High-efficiency gene inactivation and replacement system for gram-positive bacteria

Abstract

A system for high-efficiency single- and double-crossover homologous integration in gram-positive bacteria has been developed, with Lactococcus lactis as a model system. The system is based on a thermosensitive broad-host-range rolling-circle plasmid, pG+host5, which contains a pBR322 replicon for propagation in Escherichia coli at 37 degrees C. A nested set of L. lactis chromosomal fragments cloned onto pG+host5 were used to show that the single-crossover integration frequency was logarithmically proportional to the length of homology for DNA fragments between 0.35 and 2.5 kb. Using random chromosomal 1-kb fragments, we showed that homologous integration can occur along the entire chromosome. We made use of the reported stimulatory effect of rolling-circle replication on intramolecular recombination to develop a protocol for gene replacement.
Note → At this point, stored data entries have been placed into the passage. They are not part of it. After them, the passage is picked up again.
This design comes from an exercise in tuning for small area, a short achievable clock period and few clock cycles per item on the open sky130 flow, not from production work.
Where RTL was checked, it was by simulation tests only, not by an equivalence proof against the original.
No activity file was given, so power comes from the tool's default toggle rates.

Setup of old:
==> flow/design.v <==
module divider #(
    parameter WIDTH = 32
)(
    input  logic                   clk,
    input  logic                   rst_n,
    input  logic                   start,
    input  logic [WIDTH-1:0]       dividend,
    input  logic [WIDTH-1:0]       divisor,
    output logic [WIDTH-1:0]       quotient,
    output logic [WIDTH-1:0]       remainder,
    output logic                   done
);
    logic        busy;
    logic [3:0]  cnt;           
    logic [31:0] rem_reg;       
    logic [31:0] dq_reg;        
    logic [31:0] dsr_reg;       
    logic [4:0] msb;
    always_comb begin
        msb = 5'd0;
        for (int i = 1; i < 32; i++)
            if (divisor[i]) msb = i[4:0];
    end
    logic [4:0]  skip;
    assign skip = {msb[4:2], 2'b00};
    logic [63:0] pre;
    assign pre = {32'd0, dividend} << skip;
    logic [33:0] w;
    logic [34:0] d1, d2, d3;
    assign w  = {rem_reg, dq_reg[31:30]};
    assign d1 = {1'b0, w} - {3'b0, dsr_reg};
    assign d2 = {1'b0, w} - {2'b0, dsr_reg, 1'b0};
    logic [34:0] a3, nd, n2d, s3, cy3;
    assign a3  = {1'b0, w};
    assign nd  = ~{3'b0, dsr_reg};
    assign n2d = ~{2'b0, dsr_reg, 1'b0};
    assign s3  = a3 ^ nd ^ n2d;
    assign cy3 = (a3 & nd) | (a3 & n2d) | (nd & n2d);
    assign d3  = s3 - ~{cy3[33:0], 1'b1};
    logic        ge1, ge2, ge3;
    logic [1:0]  qd;
    logic [31:0] rnext;
    assign ge1 = ~d1[34];
    assign ge2 = ~d2[34];
    assign ge3 = ~d3[34];
    assign qd  = {ge2, ge3 | (ge1 & ~ge2)};
    assign rnext = ({32{ge3}}        & d3[31:0])
                 | ({32{ge2 & ~ge3}} & d2[31:0])
                 | ({32{ge1 & ~ge2}} & d1[31:0])
                 | ({32{~ge1}}       & w[31:0]);
    always_ff @(posedge clk or negedge rst_n) begin
        if (!rst_n) begin
            busy <= 1'b0;
            done <= 1'b0;
        end else begin
            done <= busy && cnt == 4'd0;
            if (start)
                busy <= 1'b1;
            else if (cnt == 4'd0)
                busy <= 1'b0;
        end
    end
    always_ff @(posedge clk) begin
        if (start) begin
            rem_reg  <= pre[63:32];
            dq_reg   <= pre[31:0];
            dsr_reg  <= divisor;
        end else if (busy) begin
            dq_reg  <= {dq_reg[29:0], qd};
            rem_reg <= rnext;
        end
    end
    always_ff @(posedge clk) begin
        if (start)
            cnt <= {~msb[4:2], 1'b1};
        else
            cnt <= cnt - 4'd1;
    end
    assign quotient  = dq_reg;
    assign remainder = rem_reg;
endmodule
Settings: LEC_CHECK=0, CAP_MARGIN=20, CORE_MARGIN=2, CORE_UTILIZATION=40, SETUP_SLACK_MARGIN=1, SLEW_MARGIN=20; clock period 5.0 ns.
standard.sh (not shown) runs the stock make flow with config.mk's settings and CLKGATE_MAP_FILE= SYNTH_SCRIPT=/design/flow/synth_recipe.tcl, a recipe that flattens the netlist after the stock synthesis.
==> flow/flow/run.sh <==
#!/bin/bash
# The standard layout, with each port buffered by a sky130 buf_1 instead of
# the buffer buffer_ports picks by default.
set -euo pipefail
export BUFFER_PORTS_ARGS="-buffer_cell sky130_fd_sc_hd__buf_1"
bash standard.sh > standard.log 2>&1
[inputs] new vs old
==> flow/design.v <==
module divider #(
    parameter WIDTH = 32
)(
    input  logic                   clk,
    input  logic                   rst_n,
    input  logic                   start,
    input  logic [WIDTH-1:0]       dividend,
    input  logic [WIDTH-1:0]       divisor,
    output logic [WIDTH-1:0]       quotient,
    output logic [WIDTH-1:0]       remainder,
    output logic                   done
);
    logic        busy;
    logic [3:0]  cnt;           
    logic [31:0] rem_reg;       
    logic [31:0] quo_reg;       
    logic [31:0] dsr_reg;       
    logic [15:0] pair;
    logic [3:0]  mpos;
    always_comb begin
        for (int i = 0; i < 16; i++)
            pair[i] = divisor[2*i+1] | divisor[2*i];
        mpos[3] = |pair[15:8];
        mpos[2] = mpos[3] ? |pair[15:12] : |pair[7:4];
        mpos[1] = mpos[3] ? (mpos[2] ? |pair[15:14] : |pair[11:10])
                          : (mpos[2] ? |pair[7:6]   : |pair[3:2]);
        mpos[0] = mpos[3] ? (mpos[2] ? (mpos[1] ? pair[15] : pair[13]) : (mpos[1] ? pair[11] : pair[9]))
                          : (mpos[2] ? (mpos[1] ? pair[7]  : pair[5])  : (mpos[1] ? pair[3]  : pair[1]));
    end
    logic [31:0] dsr_init;
    assign dsr_init = divisor << {~mpos, 1'b0};
    logic [34:0] r, d1, d2, d3;
    assign r  = {3'b0, rem_reg};
    assign d1 = r - {3'b0, dsr_reg};
    assign d2 = r - {2'b0, dsr_reg, 1'b0};
    logic [34:0] nd, n2d, s3, cy3;
    assign nd  = ~{3'b0, dsr_reg};
    assign n2d = ~{2'b0, dsr_reg, 1'b0};
    assign s3  = r ^ nd ^ n2d;
    assign cy3 = (r & nd) | (r & n2d) | (nd & n2d);
    assign d3  = s3 - ~{cy3[33:0], 1'b1};
    logic        ge1, ge2, ge3;
    logic [1:0]  qd;
    logic [31:0] rnext;
    assign ge1 = ~d1[34];
    assign ge2 = ~d2[34];
    assign ge3 = ~d3[34];
    assign qd  = {ge2, ge3 | (ge1 & ~ge2)};
    assign rnext = ({32{ge3}}        & d3[31:0])
                 | ({32{ge2 & ~ge3}} & d2[31:0])
                 | ({32{ge1 & ~ge2}} & d1[31:0])
                 | ({32{~ge1}}       & rem_reg);
    always_ff @(posedge clk or negedge rst_n) begin
        if (!rst_n) begin
            busy <= 1'b0;
            done <= 1'b0;
        end else begin
            done <= busy && cnt == 4'd0;
            if (start)
                busy <= 1'b1;
            else if (cnt == 4'd0)
                busy <= 1'b0;
        end
    end
    always_ff @(posedge clk) begin
        if (start) begin
            rem_reg <= dividend;
            quo_reg <= 32'd0;
        end else if (busy) begin
            rem_reg <= rnext;
            quo_reg <= {quo_reg[29:0], qd};
        end
    end
    always_ff @(posedge clk) begin
        if (start) begin
            dsr_reg <= dsr_init;
            cnt     <= ~mpos;
        end else begin
            dsr_reg <= {2'b00, dsr_reg[31:2]};
            cnt     <= cnt - 4'd1;
        end
    end
    assign quotient  = quo_reg;
    assign remainder = rem_reg;
endmodule
Findings:
- Per the comparison of new with old, worst vdd rail ir drop fell by 15%; via count of the first global-routing pass rose by about 1.4%; clock power rose by about 4%.
- Between new and old, share of the clock period used by the worst path after layout is lower for new, old comes in above that.
- In new relative to old, post-route met1 wirelength had gone down by a few percent.
- Post-synthesis to final-layout area growth: new < old
- Per the comparison of new with old, final-layout non-clock buffer area share shows a reduction of 0.92 points, minimum hold slack dropped 0.0080 ns.
Testbench counts of new, summed over its fixed seeds: cycles 12,769, items 1,280.
The RTL of old was laid out without a check of its function.

-- re-timing with driven ports --
Ports are ideal in the flow. The routed layouts listed here were re-timed in OpenROAD.
Step 1 assumes that a clkbuf_16 drives the clock port and a buf_2 every other input.
Step 2 adds t to the input delays and takes it off the output delays; t is the mean of the earliest and latest rising clock arrival at the registers after step 1. Input paths then give back, and output paths get back, about the clock's delay inside the block.
a / b / c = no drivers / after step 1 / after step 2; a / b = the first two.
| run | t (ns) | setup slack, ns | worst setup path at the end | worst data-port slew with drivers (ns) |
|---|---|---|---|---|
| old | 0.406 | 1.059 / 1.059 / 0.807 | input to register | 0.04 |
| new | 0.409 | 1.104 / 1.104 / 0.863 | input to register | 0.05 |
After both steps setup and hold are still met in every run listed. For old, which loses most, drivers alone change the setup slack by 0.000 ns; drivers and shift together by -0.252 ns.
This is an optimization exercise on Yosys and OpenROAD, whose aim is small area, not a production implementation.
The RTL was checked by simulation tests, not by an equivalence proof against the original design.
No activity file was given, so power comes from the tool's default toggle rates.

run 1:
==> flow/design.v <==
`timescale 1ns / 1ps
module pp_fa(input a, input b, input c, output s, output co);
    assign s  = a ^ b ^ c;
    assign co = (a & b) | (a & c) | (b & c);
endmodule
module pp_ha(input a, input b, output s, output co);
    assign s  = a ^ b;
    assign co = a & b;
endmodule
module pp_bop(input v, input ninc, input ndt, output b);
    assign b = ~(v ? ninc : ndt);
endmodule
module pp_maj(input a, input b, input c, output m);
    assign m = (a & b) | (a & c) | (b & c);
endmodule
module pp_omux(input s, input P, input Q, input yn, output o);
    assign o = (s ? P : Q) | ~yn;
endmodule
module process(Rout,Gout,Bout,OKout,Rin,Gin,Bin,operation,value,clka,reset,OKin);
input clka,reset,OKin;
input [7:0]Rin,Gin,Bin,value;
input [2:0]operation;
output reg [7:0]Rout,Gout,Bout;
output reg OKout;
wire en = OKin & ~reset;
wire op_inc = (operation == 3'd0);
wire op_dec = (operation == 3'd1);
wire op_gry = (operation == 3'd2);
wire op_red = (operation == 3'd3);
wire op_grn = (operation == 3'd4);
wire op_blu = (operation == 3'd5);
wire op_thr = (operation == 3'd6);
wire op_inv = (operation == 3'd7);
wire [7:0] b;
wire op_dt = op_dec | op_thr;
genvar m;
generate
    for (m = 0; m < 8; m = m + 1) begin : bop
        pp_bop u(value[m], ~op_inc, ~op_dt, b[m]);
    end
endgenerate
wire cin = op_dec;
wire [8:0] Rc, Gc, Bc;
wire [8:0] Rs, Gs, Bs;
assign Rc[0] = cin;
assign Gc[0] = cin;
assign Bc[0] = cin;
genvar j;
generate
    for (j = 0; j < 8; j = j + 1) begin : add
        pp_fa fr(Rin[j], b[j], Rc[j], Rs[j], Rc[j+1]);
        pp_fa fg(Gin[j], b[j], Gc[j], Gs[j], Gc[j+1]);
        pp_fa fb(Bin[j], b[j], Bc[j], Bs[j], Bc[j+1]);
    end
endgenerate
assign Rs[8] = Rc[8];
assign Gs[8] = Gc[8];
assign Bs[8] = Bc[8];
wire s0a, c0a, s0b, c0b, s0c, c0c, s0d, c0d;
pp_fa f0a(Rin[2], Rin[5], Rin[6], s0a, c0a);
pp_fa f0b(Gin[1], Gin[4], Gin[6], s0b, c0b);
pp_fa f0c(Bin[4], Bin[5], Bin[6], s0c, c0c);
pp_fa f0d(s0a, s0b, s0c, s0d, c0d);
wire s1a, c1a, s1b, c1b, s1c, c1c, s1d, c1d, s1e, c1e, s1f, c1f;
pp_fa f1a(Rin[3], Rin[6], Rin[7], s1a, c1a);
pp_fa f1b(Gin[2], Gin[5], Gin[7], s1b, c1b);
pp_fa f1c(Bin[5], Bin[6], Bin[7], s1c, c1c);
pp_fa f1d(c0a, c0b, c0c, s1d, c1d);
pp_fa f1e(s1a, s1b, s1c, s1e, c1e);
pp_fa f1f(s1d, s1e, c0d, s1f, c1f);
wire s2a, c2a, s2b, c2b, s2c, c2c, s2d, c2d, s2e, c2e, s2f, c2f;
pp_fa f2a(Rin[4], Rin[7], Gin[3], s2a, c2a);
pp_fa f2b(Gin[6], Bin[6], Bin[7], s2b, c2b);
pp_fa f2c(c1a, c1b, c1c, s2c, c2c);
pp_fa f2d(s2a, s2b, s2c, s2d, c2d);
pp_fa f2e(c1d, c1e, c1f, s2e, c2e);
pp_ha h2f(s2d, s2e, s2f, c2f);
wire s3a, c3a, s3b, c3b, s3c, c3c, s3d, c3d, s3e, c3e;
pp_fa f3a(Rin[5], Gin[4], Gin[7], s3a, c3a);
pp_fa f3b(Bin[7], c2a, c2b, s3b, c3b);
pp_fa f3c(c2c, c2d, c2e, s3c, c3c);
pp_fa f3d(s3a, s3b, s3c, s3d, c3d);
pp_ha h3e(s3d, c2f, s3e, c3e);
wire s4a, c4a, s4b, c4b, s4c, c4c;
pp_fa f4a(Rin[6], Gin[5], c3a, s4a, c4a);
pp_fa f4b(c3b, c3c, c3d, s4b, c4b);
pp_fa f4c(s4a, s4b, c3e, s4c, c4c);
wire s5a, c5a, s5b, c5b;
pp_fa f5a(Rin[7], Gin[6], c4a, s5a, c5a);
pp_fa f5b(s5a, c4b, c4c, s5b, c5b);
wire s6a, c6a;
pp_fa f6a(Gin[7], c5a, c5b, s6a, c6a);
wire [7:0] Y = {c6a, s6a, s5b, s4c, s3e, s2f, s1f, s0d};
wire [8:0] gt;
assign gt[0] = 1'b0;
assign gt[1] = Y[0] & b[0];
genvar i;
generate
    for (i = 1; i < 8; i = i + 1) begin : cmp
        pp_maj u(Y[i], b[i], gt[i], gt[i+1]);
    end
endgenerate
wire white = ~gt[8];
wire rP = en & (op_inc | (op_dec & Rs[8]) | op_red | (op_thr & white));
wire rQ = en & ((op_inc & Rs[8]) | op_inv | (op_thr & white));
wire gP = en & (op_inc | (op_dec & Gs[8]) | op_grn | (op_thr & white));
wire gQ = en & ((op_inc & Gs[8]) | op_inv | (op_thr & white));
wire bP = en & (op_inc | (op_dec & Bs[8]) | op_blu | (op_thr & white));
wire bQ = en & ((op_inc & Bs[8]) | op_inv | (op_thr & white));
wire selY = en & op_gry;
wire [7:0] yn = ~(Y & {8{selY}});
wire [7:0] Rn, Gn, Bn;
genvar k;
generate
    for (k = 0; k < 8; k = k + 1) begin : omux
        pp_omux ur(Rs[k], rP, rQ, yn[k], Rn[k]);
        pp_omux ug(Gs[k], gP, gQ, yn[k], Gn[k]);
        pp_omux ub(Bs[k], bP, bQ, yn[k], Bn[k]);
    end
endgenerate
always @(posedge clka) begin
    OKout <= en;
    Rout <= Rn;
    Gout <= Gn;
    Bout <= Bn;
end
endmodule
Cultures were first maintained at 37 degrees C to select for a bacterial population enriched for plasmid integrants; activation of the integrated rolling-circle plasmid by a temperature shift to 28 degrees C resulted in efficient plasmid excision by homologous recombination and replacement of a chromosomal gene by the plasmid-carried modified copy. More than 50% of cells underwent replacement recombination when selection was applied for the replacing gene. Between 1 and 40% of cells underwent replacement recombination when no selection was applied. Chromosomal insertions and deletions were obtained in this way. These results show that gene replacement can be obtained at an extremely high efficiency by making use of the thermosensitive rolling-circle nature of the delivery vector. This procedure is applicable to numerous gram-positive bacteria.